# A Marine's cellphone selfie got his whole unit 'killed' during training in California



## Ooh-Rah (Jan 8, 2020)

Hoe-Lee Shit.  

A Marine's cellphone selfie got his whole unit 'killed' during training in California

A junior Marine got his artillery unit into a serious bind after snapping a photo during a massive force-on-force training exercise in California's Mojave Desert.

Ten thousand troops recently descended on Marine Corps Air-Ground Combat Center Twentynine Palms for the biggest training event of its kind in decades.

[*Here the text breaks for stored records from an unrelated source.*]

### config.mk
export PLATFORM = sky130hd
export DESIGN_NAME = systolic_gemm_ctrl_flat
export DESIGN_NICKNAME = d
export VERILOG_FILES = /design/src/rtl/systolic_gemm_ctrl_if.sv /design/src/rtl/systolic_gemm_ctrl.sv /design/src/flat_wrapper.sv
export SDC_FILE = /design/constraint.sdc
export NUM_CORES = 1
export LEC_CHECK = 0
export ABC_AREA = 1
export CAP_MARGIN = 0
export CORE_MARGIN = 8
export CORE_UTILIZATION = 30
export CTS_BUF_LIST = sky130_fd_sc_hd__clkbuf_16
export CTS_CLUSTER_DIAMETER = 80
export DETAILED_ROUTE_END_ITERATION = 7
export DONT_BUFFER_PORTS = 1
export PLACE_DENSITY = 0.46
export RECOVER_POWER = 25
export SLEW_MARGIN = 15
export SYNTH_ARGS = -nofsm -noshare
export SYNTH_HDL_FRONTEND = slang
export SYNTH_SLANG_ARGS = --single-unit
### constraint.sdc
create_clock -name clk -period 2 [get_ports clk]
set_clock_uncertainty 0.1 [all_clocks]
set_input_delay 0.6 -clock clk [delete_from_list [all_inputs] [get_ports clk]]
set_output_delay 0.6 -clock clk [all_outputs]
set_load 0.02 [all_outputs]
### src/rtl/systolic_gemm_ctrl_if.sv
// Job handshake, operand-buffer read port and skewed array feed of systolic_gemm_ctrl.
// master: the sequencer; slave: the scheduler / buffers / array around it.
interface systolic_gemm_ctrl_if #(
  parameter int PE_ROWS      = 4,
  parameter int PE_COLS      = 4,
  parameter int DATA_WIDTH   = 16,
  parameter int WEIGHT_WIDTH = 8,
  parameter int K_W          = 8
);
  logic                            start;
  logic [K_W-1:0]                  k_len;
  logic                            abort;
  logic                            feed_stall;
  logic                            busy;
  logic                            done;
  logic                            rd_en;
  logic [K_W-1:0]                  rd_addr;
  logic [PE_ROWS*DATA_WIDTH-1:0]   act_rd_data;
  logic [PE_COLS*WEIGHT_WIDTH-1:0] wgt_rd_data;
  logic                            clear_accum;
  logic [PE_ROWS*DATA_WIDTH-1:0]   act_out;
  logic [PE_ROWS-1:0]              act_valid_out;
  logic [PE_COLS*WEIGHT_WIDTH-1:0] wgt_out;
  logic [PE_COLS-1:0]              wgt_valid_out;
  logic [31:0]                     perf_cycles;
  logic [31:0]                     perf_stalls;

  modport master (
    input  start, k_len, abort, feed_stall, act_rd_data, wgt_rd_data,
    output busy, done, rd_en, rd_addr, clear_accum,
           act_out, act_valid_out, wgt_out, wgt_valid_out,
           perf_cycles, perf_stalls
  );

  modport slave (
    output start, k_len, abort, feed_stall, act_rd_data, wgt_rd_data,
    input  busy, done, rd_en, rd_addr, clear_accum,
           act_out, act_valid_out, wgt_out, wgt_valid_out,
           perf_cycles, perf_stalls
  );
endinterface
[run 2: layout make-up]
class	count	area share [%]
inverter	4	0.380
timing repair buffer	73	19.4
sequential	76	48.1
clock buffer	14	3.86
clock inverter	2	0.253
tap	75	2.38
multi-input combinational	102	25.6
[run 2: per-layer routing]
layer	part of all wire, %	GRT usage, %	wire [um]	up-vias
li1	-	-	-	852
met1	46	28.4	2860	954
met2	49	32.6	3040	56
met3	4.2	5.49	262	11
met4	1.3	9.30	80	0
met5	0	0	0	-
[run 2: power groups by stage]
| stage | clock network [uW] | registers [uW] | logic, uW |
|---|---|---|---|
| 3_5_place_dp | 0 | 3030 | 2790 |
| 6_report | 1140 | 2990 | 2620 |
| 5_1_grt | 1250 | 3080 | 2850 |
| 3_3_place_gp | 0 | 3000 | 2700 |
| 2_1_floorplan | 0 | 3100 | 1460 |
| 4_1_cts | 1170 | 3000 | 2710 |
===== src/rtl/fmc.sv =====
//------------------------------------------------------------------------------
// Module      : fmc
// Description : Read-only controller for a 16-bit asynchronous parallel flash.
//               Optional one-deep request queue: define FMC_REQ_QUEUE_EN.
// Revision    : 1.0 - initial release
//------------------------------------------------------------------------------
`default_nettype none

module fmc #(
    parameter int ADDR_W      = 16,
    parameter int DATA_W      = 16,
    parameter int READ_CYCLES = 11
) (
    input  logic              clk,
    input  logic              n_rst,
    input  logic              ready,
    input  logic [ADDR_W-1:0] address,
    input  logic [DATA_W-1:0] data,
    output logic [DATA_W-1:0] data_out,
    output logic [ADDR_W-1:0] address_in,
    output logic              ce,
    output logic              oe,
    output logic              we
);

    localparam logic [0:0] c_ST_IDLE = 1'b0;
    localparam logic [0:0] c_ST_READ = 1'b1;
    localparam logic [7:0] c_LOAD    = 8'(READ_CYCLES - 1);

    logic [0:0]        r_state, w_state_nxt;
    logic [7:0]        r_cnt, w_cnt_nxt;
    logic [ADDR_W-1:0] r_addr, w_addr_nxt;
    logic [DATA_W-1:0] r_dout, w_dout_nxt;
`ifdef FMC_REQ_QUEUE_EN
    logic              r_pend_vld, w_pend_vld_nxt;
    logic [ADDR_W-1:0] r_pend_addr, w_pend_addr_nxt;
`endif

    always_ff @(posedge clk or negedge n_rst) begin
        if (!n_rst) begin
            r_state <= c_ST_IDLE;
            r_cnt   <= 8'd0;
            r_addr  <= '0;
            r_dout  <= '0;
`ifdef FMC_REQ_QUEUE_EN
            r_pend_vld  <= 1'b0;
            r_pend_addr <= '0;
`endif
        end else begin
            r_state <= w_state_nxt;
            r_cnt   <= w_cnt_nxt;
            r_addr  <= w_addr_nxt;
            r_dout  <= w_dout_nxt;
`ifdef FMC_REQ_QUEUE_EN
            r_pend_vld  <= w_pend_vld_nxt;
            r_pend_addr <= w_pend_addr_nxt;
`endif
        end
    end

    always_comb begin
        w_state_nxt = r_state;
        w_cnt_nxt   = r_cnt;
        w_addr_nxt  = r_addr;
        w_dout_nxt  = r_dout;
`ifdef FMC_REQ_QUEUE_EN
        w_pend_vld_nxt  = r_pend_vld;
        w_pend_addr_nxt = r_pend_addr;
`endif
        case (r_state)
            c_ST_IDLE: begin
                if (ready) begin
                    w_state_nxt = c_ST_READ;
                    w_cnt_nxt   = c_LOAD;
                    w_addr_nxt  = address;
                end
            end
            default: begin
                if (r_cnt != 8'd0) begin
                    w_cnt_nxt = r_cnt - 8'd1;
`ifdef FMC_REQ_QUEUE_EN
                    if (ready) begin
                        w_pend_vld_nxt  = 1'b1;
                        w_pend_addr_nxt = address;
                    end
`endif
                end else begin
                    // Flash data is sampled on the last cycle of the access window.
                    w_dout_nxt = data;
                    if (ready) begin
                        w_cnt_nxt  = c_LOAD;
                        w_addr_nxt = address;
`ifdef FMC_REQ_QUEUE_EN
                        w_pend_vld_nxt = 1'b0;
                    end else if (r_pend_vld) begin
                        w_cnt_nxt      = c_LOAD;
                        w_addr_nxt     = r_pend_addr;
                        w_pend_vld_nxt = 1'b0;
`endif
                    end else begin
                        w_state_nxt = c_ST_IDLE;
                    end
                end
            end
        endcase
    end

    // Strobes come straight from the single state flop, so they are glitch-free.
    assign ce         = (r_state != c_ST_READ);
    assign oe         = (r_state != c_ST_READ);
    assign we         = 1'b1;
    assign address_in = r_addr;
    assign data_out   = r_dout;

endmodule

`default_nettype wire
==> config.mk <==
export PLATFORM = sky130hd
export DESIGN_NAME = shared_dmem_arbiter
export DESIGN_NICKNAME = d
export VERILOG_FILES = /design/src/rtl/shared_dmem_arbiter.sv
export SDC_FILE = /design/constraint.sdc
export NUM_CORES = 2
export LEC_CHECK = 0
export CELL_PAD_IN_SITES_DETAIL_PLACEMENT = 0
export CELL_PAD_IN_SITES_GLOBAL_PLACEMENT = 1
export CORE_UTILIZATION = 39
export CTS_BUF_LIST = sky130_fd_sc_hd__clkbuf_16
export DETAILED_ROUTE_END_ITERATION = 7
export PLACE_DENSITY_LB_ADDON = 0.08
export SETUP_SLACK_MARGIN = 0.3
export SYNTH_ARGS = -nofsm -noshare
export SYNTH_HDL_FRONTEND = slang
export SYNTH_SLANG_ARGS = --single-unit
==> constraint.sdc <==
create_clock -name clk_i -period 2.6 [get_ports clk_i]
set_input_delay 0.52 -clock clk_i [delete_from_list [all_inputs] [get_ports clk_i]]
set_output_delay 0.52 -clock clk_i [all_outputs]
set_load 0.05 [all_outputs]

The Marines, sailors and NATO forces faced drone attacks, cyber breaches and other high-tech challenges during the free-play exercise.

But one team was taken out by a different kind of threat, Lt. Gen. Lori Reynolds, the Marine Corps' deputy commandant of information, told reporters at the Pentagon.

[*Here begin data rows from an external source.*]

$ cat src/rtl/ibex_register_file_two_level.sv
// ibex_register_file_two_level: L1 flop window + latent L2 array with posted write buffer
module ibex_register_file_two_level #(
    parameter bit          RV32E     = 1'b0,
    parameter int unsigned DataWidth = 32,
    parameter int unsigned L1Base    = 8,
    parameter int unsigned L1Size    = 8,
    parameter int unsigned L2Latency = 2,
    parameter int unsigned WbDepth   = 4
) (
    input  logic                 clk_i,
    input  logic                 rst_ni,
    input  logic                 instr_new_i,
    input  logic                 ren_a_i,
    input  logic [4:0]           raddr_a_i,
    output logic [DataWidth-1:0] rdata_a_o,
    input  logic                 ren_b_i,
    input  logic [4:0]           raddr_b_i,
    output logic [DataWidth-1:0] rdata_b_o,
    input  logic                 we_a_i,
    input  logic [4:0]           waddr_a_i,
    input  logic [DataWidth-1:0] wdata_a_i,
    output logic                 stall_o,
    output logic [31:0]          l2_miss_o
);
    localparam int unsigned AW      = RV32E ? 4 : 5;
    localparam int unsigned NumRegs = 2 ** AW;
    localparam int unsigned IW      = L1Size > 1 ? $clog2(L1Size) : 1;
    localparam int unsigned PW      = $clog2(WbDepth);
    localparam int unsigned CntW    = $clog2(WbDepth + 1);
    localparam logic [AW:0] L1Lo    = (AW + 1)'(L1Base);
    localparam logic [AW:0] L1Hi    = (AW + 1)'(L1Base + L1Size);

    typedef enum logic [1:0] {IDLE, RD_A, RD_B} state_e;

    state_e                state_q, state_d;
    logic [1:0]            lat_q;
    logic [DataWidth-1:0]  l1_q [L1Size];
    logic [DataWidth-1:0]  l2_q [NumRegs];
    logic [AW-1:0]         wb_addr_q [WbDepth];
    logic [DataWidth-1:0]  wb_data_q [WbDepth];
    logic [CntW-1:0]       wb_cnt_q;
    logic                  valid_a_q, valid_b_q;
    logic [DataWidth-1:0]  buf_a_q, buf_b_q;
    logic [AW-1:0]         ea_a, ea_b, ew;
    logic [DataWidth:0]    lk_a, lk_b;
    logic                  va, vb, miss_a, miss_b, last, cap_a, cap_b, enter;
    logic                  wr_l1, wr_l2, pop, push, wr_buf_a, wr_buf_b;
    logic [PW-1:0]         push_idx;

    function automatic logic is_l1(input logic [AW-1:0] a);
        return {1'b0, a} >= L1Lo && {1'b0, a} < L1Hi;
    endfunction

    function automatic logic [IW-1:0] l1_idx(input logic [AW-1:0] a);
        return IW'(a - L1Lo[AW-1:0]);
    endfunction

    // Zero-latency sources: x0, L1 window, newest matching WB entry; MSB flags a hit
    function automatic logic [DataWidth:0] lookup(input logic [AW-1:0] a);
        logic [DataWidth:0] r;
        r = '0;
        if (a == '0) r = {1'b1, {DataWidth{1'b0}}};
        else if (is_l1(a)) r = {1'b1, l1_q[l1_idx(a)]};
        else
            for (int i = 0; i < WbDepth; i++)
                if (CntW'(i) < wb_cnt_q && wb_addr_q[i] == a) r = {1'b1, wb_data_q[i]};
        return r;
    endfunction

    assign ea_a      = raddr_a_i[AW-1:0];
    assign ea_b      = raddr_b_i[AW-1:0];
    assign ew        = waddr_a_i[AW-1:0];
    assign lk_a      = lookup(ea_a);
    assign lk_b      = lookup(ea_b);
    assign va        = valid_a_q & ~instr_new_i;
    assign vb        = valid_b_q & ~instr_new_i;
    assign miss_a    = ren_a_i & ~lk_a[DataWidth] & ~va;
    assign miss_b    = ren_b_i & ~lk_b[DataWidth] & ~vb;
    assign rdata_a_o = va ? buf_a_q : lk_a[DataWidth-1:0];
    assign rdata_b_o = vb ? buf_b_q : lk_b[DataWidth-1:0];
    assign last      = lat_q == 2'(L2Latency - 1);
    assign wr_l1     = we_a_i & is_l1(ew);
    assign wr_l2     = we_a_i & (ew != '0) & ~is_l1(ew);
    assign pop       = (wb_cnt_q != '0) & (state_q == IDLE) & ~miss_a & ~miss_b;
    assign push      = wr_l2 & ((wb_cnt_q < CntW'(WbDepth)) | pop);
    assign push_idx  = PW'(wb_cnt_q - CntW'(pop));
    assign wr_buf_a  = we_a_i & (ew != '0) & (ew == ea_a) & (cap_a | valid_a_q);
    assign wr_buf_b  = we_a_i & (ew != '0) & (ew == ea_b) & (cap_b | valid_b_q);

    // FSM state, L2 latency counter and saturating L2 access counter
    always_ff @(posedge clk_i) begin
        if (!rst_ni) begin
            state_q   <= IDLE;
            lat_q     <= '0;
            l2_miss_o <= '0;
        end else begin
            state_q   <= state_d;
            lat_q     <= (state_q == IDLE || last) ? '0 : lat_q + 2'd1;
            if (enter && l2_miss_o != '1) l2_miss_o <= l2_miss_o + 32'd1;
        end
    end

    // Next state: serve A first, then B if it still misses after A completes
    always_comb begin
        state_d = (state_q == IDLE) ? (miss_a ? RD_A : miss_b ? RD_B : IDLE)
                : !last ? state_q
                : (state_q == RD_A && miss_b) ? RD_B : IDLE;
    end

    // FSM outputs: capture strobes, L2 access count event and ID stall
    always_comb begin
        cap_a   = (state_q == RD_A) & last;
        cap_b   = (state_q == RD_B) & last;
        enter   = (state_d != IDLE) & (state_d != state_q);
        stall_o = miss_a | miss_b | (state_q != IDLE) | (wb_cnt_q >= CntW'(WbDepth - 1));
    end

    // Storage: L1 writes, WB push/drain into L2, operand buffer capture and update
    always_ff @(posedge clk_i) begin
        if (!rst_ni) begin
            for (int i = 0; i < L1Size; i++) l1_q[i] <= '0;
            for (int i = 0; i < NumRegs; i++) l2_q[i] <= '0;
            for (int i = 0; i < WbDepth; i++) begin
                wb_addr_q[i] <= '0;
                wb_data_q[i] <= '0;
            end
            wb_cnt_q  <= '0;
            valid_a_q <= 1'b0;
            valid_b_q <= 1'b0;
            buf_a_q   <= '0;
            buf_b_q   <= '0;
        end else begin
            if (wr_l1) l1_q[l1_idx(ew)] <= wdata_a_i;
            if (pop) begin
                l2_q[wb_addr_q[0]] <= wb_data_q[0];
                for (int i = 0; i < WbDepth - 1; i++) begin
                    wb_addr_q[i] <= wb_addr_q[i+1];
                    wb_data_q[i] <= wb_data_q[i+1];
                end
            end
            if (push) begin
                wb_addr_q[push_idx] <= ew;
                wb_data_q[push_idx] <= wdata_a_i;
            end
            wb_cnt_q  <= wb_cnt_q + CntW'(push) - CntW'(pop);
            valid_a_q <= (valid_a_q & ~instr_new_i) | cap_a;
            valid_b_q <= (valid_b_q & ~instr_new_i) | cap_b;
            if (cap_a) buf_a_q <= lk_a[DataWidth] ? lk_a[DataWidth-1:0] : l2_q[ea_a];
            if (cap_b) buf_b_q <= lk_b[DataWidth] ? lk_b[DataWidth-1:0] : l2_q[ea_b];
            if (wr_buf_a) buf_a_q <= wdata_a_i;
            if (wr_buf_b) buf_b_q <= wdata_a_i;
        end
    end
endmodule

$ cat config.mk
export PLATFORM = sky130hd
export DESIGN_NAME = ibex_register_file_two_level
export DESIGN_NICKNAME = d
export VERILOG_FILES = /design/src/rtl/ibex_register_file_two_level.sv
export SDC_FILE = /design/constraint.sdc
export NUM_CORES = 2
export LEC_CHECK = 0
export ABC_AREA = 1
export BUFFER_PORTS_ARGS = -buffer_cell sky130_fd_sc_hd__buf_2
export CAP_MARGIN = 20
export CORE_MARGIN = 10
export CORE_UTILIZATION = 40
export DETAILED_ROUTE_END_ITERATION = 6
export HOLD_SLACK_MARGIN = 0.05
export PLACE_DENSITY = 0.55
export RECOVER_POWER = 100
export SLEW_MARGIN = 30
export SYNTH_ARGS = -nofsm -noshare
export SYNTH_HDL_FRONTEND = slang
export SYNTH_SLANG_ARGS = --single-unit
$ cat constraint.sdc
create_clock -name clk_i -period 6 [get_ports clk_i]
set_input_delay 1.2 -clock clk_i [delete_from_list [all_inputs] [get_ports clk_i]]
set_output_delay 1.2 -clock clk_i [all_outputs]
set_load 0.03 [all_outputs]
=== Yosys cells after proc, flatten, opt, wreduce, memory -nomap -nowiden ===
Memories as Yosys holds them, arrays and structs flattened.
Index checks and enable logic that the tools add are counted.
W data, S select, Z words.

* $lt $le $gt $ge: 12
* $add $sub $neg: 8
* Bitwise operators: 43
* Muxes and demuxes: 53
* Reduce and logical (&&, ||, !) cells: 28
* Equal/unequal tests: 15

{| class="wikitable"
|+ Operators with widths
! operator !! count
|-
| $mux W32 || 14
|-
| $mux W33 || 12
|-
| $reduce_or A32 Y1 || 3
|-
| $eq A5 B5 Y1 || 10
|-
| $add A32 B1 Y32 const B || 1
|-
| $ne A32 B32 Y1 const B || 1
|-
| $mux W5 || 5
|-
| $and A1 B1 Y1 || 20
|-
| $ge A5 B4 Y1 const B || 3
|-
| $lt A5 B5 Y1 const B || 3
|-
| $mux W1 || 14
|-
| $mux W2 || 7
|-
| $or A1 B1 Y1 || 14
|-
| $logic_and A1 B1 Y1 || 13
|-
| $logic_not A5 Y1 || 2
|-
| $not A1 Y1 || 9
|-
| $sub A3 B1 Y3 const B || 3
|-
| $reduce_bool A2 Y1 || 4
|-
| $lt A1 B3 Y1 const A || 2
|-
| $lt A2 B3 Y1 const A || 2
|-
| $reduce_bool A5 Y1 || 1
|-
| $reduce_or A5 Y1 || 1
|-
| $eq A2 B1 Y1 const B || 2
|-
| $add A3 B1 Y3 || 1
|-
| 12 further kinds || 12
|}

* Memories: 4
* Memory bits (writable): 1428
* Logic and storage cells: 171
* Register bits after elaboration: 105
* Bits of input ports: 53

{| class="wikitable"
|+ Memories
! memory !! words !! width !! read ports !! clocked after Yosys merged registers in !! wr ports !! line !! text
|-
| l2_q || 32 || 32 || 2 || 0 || 32 || 38 || <nowiki>logic [DataWidth-1:0] l2_q [NumRegs];</nowiki>
|-
| l1_q || 8 || 32 || 2 || 0 || 8 || 37 || <nowiki>logic [DataWidth-1:0] l1_q [L1Size];</nowiki>
|-
| wb_data_q || 4 || 32 || 4 || 0 || 4 || 40 || <nowiki>logic [DataWidth-1:0] wb_data_q [WbDepth];</nowiki>
|-
| wb_addr_q || 4 || 5 || 4 || 0 || 4 || 39 || <nowiki>logic [AW-1:0] wb_addr_q [WbDepth];</nowiki>
|}

=== Longest topological paths before layout ===
* Depth in word-level cells: 21
* Gate-level depth with buffers: 22
* Mapped depth without buffers: 20

=== Least setup slack after synthesis ===
OpenSTA, ideal clock, no wires.

* Path kind: input port to flip-flop
* Start: input port raddr_b_i[1]
* End: memory wb_addr_q[1][0] (netlist bit), enable pin
* Path slack: 1.326 ns
* Library setup time: 0.395 ns
* Path buffers: 4
* Arrival time: 4.279 ns
* Data required time: 5.605 ns
* Stages: 21
* Cells stage by stage: buf_4 -> inv_2 -> buf_2 -> nand2_1 -> nand2_1 -> nor2_1 -> nand3_1 -> nand3_1 -> nor2_1 -> nand2_1 -> nand3_2 -> nor2_4 -> ha_1 -> or2_2 -> nand2_1 -> inv_1 -> nor2_1 -> nand4_1 -> buf_2 -> buf_1 -> nand2_1

{| class="wikitable"
|+ RTL lines
! element !! line !! text
|-
| start: declaration || 17 || <nowiki>input logic [4:0] raddr_b_i,</nowiki>
|-
| end: declaration || 39 ||
|}

=== Worst setup path in the final report ===
* Start: input port raddr_b_i[1]
* End: output port rdata_b_o[2]

* Longest elaborated chain between the ends: 9
* Elaborated cells on any way between the ends: 21

{| class="wikitable"
|+ Ends and longest elaborated chain
! element !! line !! text
|-
| branches (longest 7 deep; another with $mem_v2 Z8 W32) || -- ||
|-
| $mux W33 (*) || 62 || <nowiki>if (a == '0) r = {1'b1, {DataWidth{1'b0}}};</nowiki>
|-
| $mux W32 (*) || 80 || <nowiki>assign rdata_b_o = vb ? buf_b_q : lk_b[DataWidth-1:0];</nowiki>
|-
| end: declaration || 18 || <nowiki>output logic [DataWidth-1:0] rdata_b_o,</nowiki>
|}

Every way passes the cells marked *.

==> metrics.cfg <==
[synthesis]
synthSimpleGateAreaFrac_pct = 22.3
synth-edff-count = 1428
ys_warn_count = 0
synth.top_cell.area_share_pct = 49.5
syn_inst = 10937
yosys.area_share.adder_pct = 0.124
syn_nets = 10998
synthFlopType = edfxtp_1
synthesis.area_sq_um = 86600
async_flop_share_pct = 0
synth_xor_xnor_area_share_pct = 0.405
synth_area_per_cell_sq_um = 7.92
synth_mux_area_share_pct = 0
synth_cell_type_count = 38
synth_compound_area_share_pct = 16.9
netlist.top_cell.by_area = edfxtp_1
synth.yosys.seq_area_share_pct = 51.9
synth_top_family_by_area = simple AND/OR/NAND/NOR gates
synthTopCellsByArea = edfxtp_1, nor2_1, o21ai_0
ys_ff_latch = 1533

[pwr]
p_leak_nw = 37.3
power_density_nw_per_um2 = 319
peakVddDrop_mv = 0.354

[clock_tree]
h-tree-depth = 4
root_buffer = clkbuf_16
cts_max_path_buffers = 3
cts_resized = 0
ctsHoldBuffers = 0
postCtsSetupRepairBufs = 0
clock_latency_ns = 0.88
cts_tree = built
cts_buffers = 180
clock-sinks = 1533
clkTransAtPathRegs_ns = 0.06

[sta]
hold_violations = 0
maxSlewViolCount = 390
rsz0062_at_grt = false
fin_crit_ns = 5.96
hold-worst-slack_ns = 0.422
max_freq_ghz = 0.168
skew_ns = 0.0596
slew_headroom_pct = -119
fin_crit_sh_pct = 99.3
fin_tns_setup_ns = 0
tightest_slew_ns = 3.28
setup_viol = 0

[layout]
final_cells = 13629
fillers = 21302
layout_commonest_cell = nor2_1
drive_above_1_share_pct = 6.18
area_delta_synth_final_pct = 10.0
fin_nets = 10690
layout_common_cells = nor2_1, nand2_1, edfxtp_1

[setup_path]
end_kind = output pin
cp_max_fo = 51
crit_slowest_cell = clkbuf_2
required_ns = 4.80
startpoint_type = input port
crit_type = input port to output pin
crit_chain = buf_8, inv_4, clkbuf_2, a21oi_1, o21ai_0, o21ai_0, o21bai_1, nand3_1, o21ai_0, buf_4, clkbuf_2
slowest_delay_ns = 0.73
cp_common_cell = o21ai_0
arrival_ns = 4.76

[grt]
grt_util_all_layers_pct = 31.4
grt_max_degree = 231
grt_pass1_wl_mm = 547
gr-total-overflow = 0
antenna_found_initial = 32
first_global_vias = 75592

[outcome]
violations = max-capacitance violations, max-slew violations
outcome = complete, but fails checks

[die]
boundaryPins = 150
die_y_um = 485
start_util_pct = 40.3
core-area_sq_um = 215000
die_x_um = 485
rows = 170
die_area_sq_um = 236000

[job]
drv_cap = 10

[min_path]
hp-class = flip-flop to flip-flop

[placed_design]
finalWeightedCongestion = 0.996
hpwl_mm = 244
portBuffers = 149
placed_cells = 13284

[routing]
ant_nets = 0
vias = 81832
drtIter0Drc = 12682
avgRoutedWirePerCell_um = 28.5
wirelength_mm = 388
vias_per_cell = 6.00
drtPass1Iterations = 7
drc = 0

-- worst max-delay path: cells and delay by family --
family | cells | cell delay [ns]
compound gates | 5 | 1.63
buf+inv | 5 | 1.62
simple gates | 1 | 0.23
-- flip-flops by register name, indices dropped and copies added, names as in the netlist --
name       flops
wb_cnt_q       3
buf_b_q       32
l1_q         256
wb_data_q    128
valid_a_q      1
l2_q        1024
l2_miss_o     32
valid_b_q      1
wb_addr_q     20
lat_q          2
buf_a_q       32
state_q        2
-- through the flow --
stage | utilization, % | instance area (sq um) | worst slack (ns) | power [W]
floorplan | - | 86600 | 1.33 | 0.0163
global placement | 42.1 | 90500 | 0.360 | 0.0195
detailed placement | 42.1 | 90500 | 0.479 | 0.0196
CTS | 44.7 | 96200 | 0.457 | 0.0303
global route | 44.3 | 95300 | 0.0915 | 0.0311
finish | 44.3 | 95300 | 0.0413 | 0.0304
-- path summary, 6_finish.rpt --
path                               start                   endpoint  slack, ns  cells past startpoint
setup / recovery            raddr_b_i[1]               rdata_b_o[2]       0.04                     11
hold / removal       lat_q[0]$_SDFF_PP0_        lat_q[0]$_SDFF_PP0_       0.42                      1
setup reg to reg  wb_cnt_q[1]$_SDFF_PN0_  l2_q[13][5]$_SDFFCE_PN0P_       0.30                     17
hold reg to reg      lat_q[0]$_SDFF_PP0_        lat_q[0]$_SDFF_PP0_       0.42                      1
-- power breakdown --
| group | switching, W | leakage [nW] | total [W] | internal [W] |
|---|---|---|---|---|
| Sequential | 0.000414 | 15.4 | 0.0128 | 0.0124 |
| Clock | 0.00479 | 2.74 | 0.0108 | 0.00605 |
| Combinational | 0.00547 | 19.1 | 0.00669 | 0.00122 |
| Total | 0.0107 | 37.3 | 0.0304 | 0.0197 |
-- area by class of cell --
cell class              instances  area (sq um)  area share (%)
flip-flops and latches       1533         45000            47.2
multi-input cells            7561         34400            36.1
clock buffers                 240          4860            5.11
well taps                    2838          3550            3.73
repair buffers                478          3370            3.53
inverters                     875          3310            3.47
clock inverters                98           803           0.843
diodes                          6          15.0          0.0158
-- cells by family (layout without fill, tap and decap cells) --
| family | count (synthesis) | count (layout) |
|---|---|---|
| buf+inv | 1843 | 1691 |
| fa+ha+maj | 8 | 8 |
| compound gates | 2772 | 2772 |
| other cells | 0 | 6 |
| flops | 1533 | 1533 |
| simple gates | 4741 | 4741 |
| xor+xnor | 40 | 40 |
-- Yosys cell counts, drive strengths merged (2+ instances only) --
library cell and n:
xor2 34, nor3 28, nand3 656, o211ai 282, buf 270, inv 874, clkbuf 698, nor2 2063
nand4 123, or2 2, xnor2 6, o21bai 29, edfxtp 1428, nand2 1856, nor4 11, a21oi 1069
dfxtp 105, o21ai 1385, ha 7
-- layer usage --
metal	GRT usage [%]	part of all wire [%]	wire [um]
met1	43.2	40	154000
met2	44.5	41	159000
met3	9.15	13	51300
met4	16.5	6.2	23900
met5	0	0.011	44
(Power assumes the default switching activity.)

"A Marine in that exercise took a selfie of him being bored," she said. "It showed in that selfie it was an artillery unit. You could go geo-locate him, and you could see what unit it was.

"They were like, 'OK, you guys are dead.'"

It's a tough lesson for a young Marine to learn, Reynolds said.

"And I'm sure that lance corporal was not happy," she said. "But it's OK to learn those things in Twentynine Palms — we don't want to learn those elsewhere


----------



## SOSTCRNA (Jan 8, 2020)

What rank is lower than Lance Corporal?  I’m sure this kid just found out.


----------



## AWP (Jan 9, 2020)

SOSTCRNA said:


> What rank is lower than Lance Corporal?  I’m sure this kid just found out.



Dead. I think that's the rank he currently holds.

Selfie - Comissioner Gordon
He's alone - Lance Corporal
Guy taking the swim - Some Corporal or Sergeant...maybe both
Bane - Not to hard to figure out the NCO


----------



## Gunz (Jan 9, 2020)

Life used to be simple: YOU SLAPPED THAT SANDFLEA AND GOT THE WHOLE PLATOON WIPED OUT!!!"

Now social media reaps its own revenge.


----------



## SpitfireV (Jan 9, 2020)

I'm sure he'll be less bored for the foreseeable future.


----------



## Devildoc (Jan 9, 2020)

OPSEC used to be a thing.  Now, not so much.  The news puts it out there all the time: 1st battalion Special Forces Beret Paratroopers deploy from Camp Ft. Living Room enroute to Iraq via USAF.  Or, USS Crashesintootherships departs Norfolk at 12 noon with carrier strike group enroute to the Persian Gulf.  Embedded reporters will report live at 11.

This was a free and painless lesson on the perils and pitfalls of pocket technology.  It's not rocket science: even the bad guys on Chicago PD know to use a burner phone and keep it off.


----------



## Marine0311 (Jan 9, 2020)

I would make him do pushups but I think that's been banned also


----------



## AWP (Jan 9, 2020)

Send him to 3/6 to look for rifles and such.


----------



## Ooh-Rah (Jan 9, 2020)

I mean when you stop and think about it, this kid is so fucked.

Now that the story is getting some press? He’s fucked all again.

My guess is that he would rather finish out his contract at Rikers Island versus whatever unit he is currently with.

just wow.


----------



## ThunderHorse (Jan 9, 2020)

Don't they take phones away when your unit goes into the box? At NTC, we had a bunch of briefings on this when I was an Augment OC, even though we used our phones a lot to communicate during the exercise, it was noted of the various cyber capabilities that were used during exercises.  And they hacked phones all the time.


----------



## Brill (Jan 9, 2020)

Um, one does not hide an artillery unit of any size so I think the story is a bit overblown.

Now a jacked and tan gringo with sleeve tats with FB buddies all from Fayetteville and Clarksville, checking his Tinder from downtown Mashhad, Iran, yeah, that’s not very aware and could create unnecessary problems.

Wasn’t cell phones E in the commo PACE back in the day?


----------



## Gunz (Jan 9, 2020)

lindy said:


> Um, one does not hide an artillery unit of any size so I think the story is a bit overblown.



Yeah, it is. Unless we're fighting people who've got better artillery.

But I feel for the kid. After all, it is 29 Stumps...


----------



## AWP (Jan 9, 2020)

lindy said:


> Um, one does not hide an artillery unit of any size so I think the story is a bit overblown.
> 
> Now a jacked and tan gringo with sleeve tats with FB buddies all from Fayetteville and Clarksville, checking his Tinder from downtown Mashhad, Iran, yeah, that’s not very aware and could create unnecessary problems.
> 
> Wasn’t cell phones E in the commo PACE back in the day?



I can think of one SDV team in 2005 who thought they were valid "A's" in the Kunar...


----------



## PapaBacon (Jan 9, 2020)

AWP said:


> Send him to 3/6 to look for rifles and such.


Too soon? nah, keep it coming!


----------



## Arf (Jan 9, 2020)

lindy said:


> Wasn’t cell phones E in the commo PACE back in the day?



Still is if we are able.


----------



## DasBoot (Jan 10, 2020)

Haze him. To death.


----------